WHAT IS NEEDED: Find the lines in the records that carry the word "gates". Copy each one.

THE RECORDS:
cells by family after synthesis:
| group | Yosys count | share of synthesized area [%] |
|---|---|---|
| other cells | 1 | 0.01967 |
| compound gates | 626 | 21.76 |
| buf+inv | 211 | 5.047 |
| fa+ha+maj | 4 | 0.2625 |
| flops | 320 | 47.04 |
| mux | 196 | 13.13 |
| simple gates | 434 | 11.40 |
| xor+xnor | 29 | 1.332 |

WRITTEN RESPONSE:
| compound gates | 626 | 21.76 |
| simple gates | 434 | 11.40 |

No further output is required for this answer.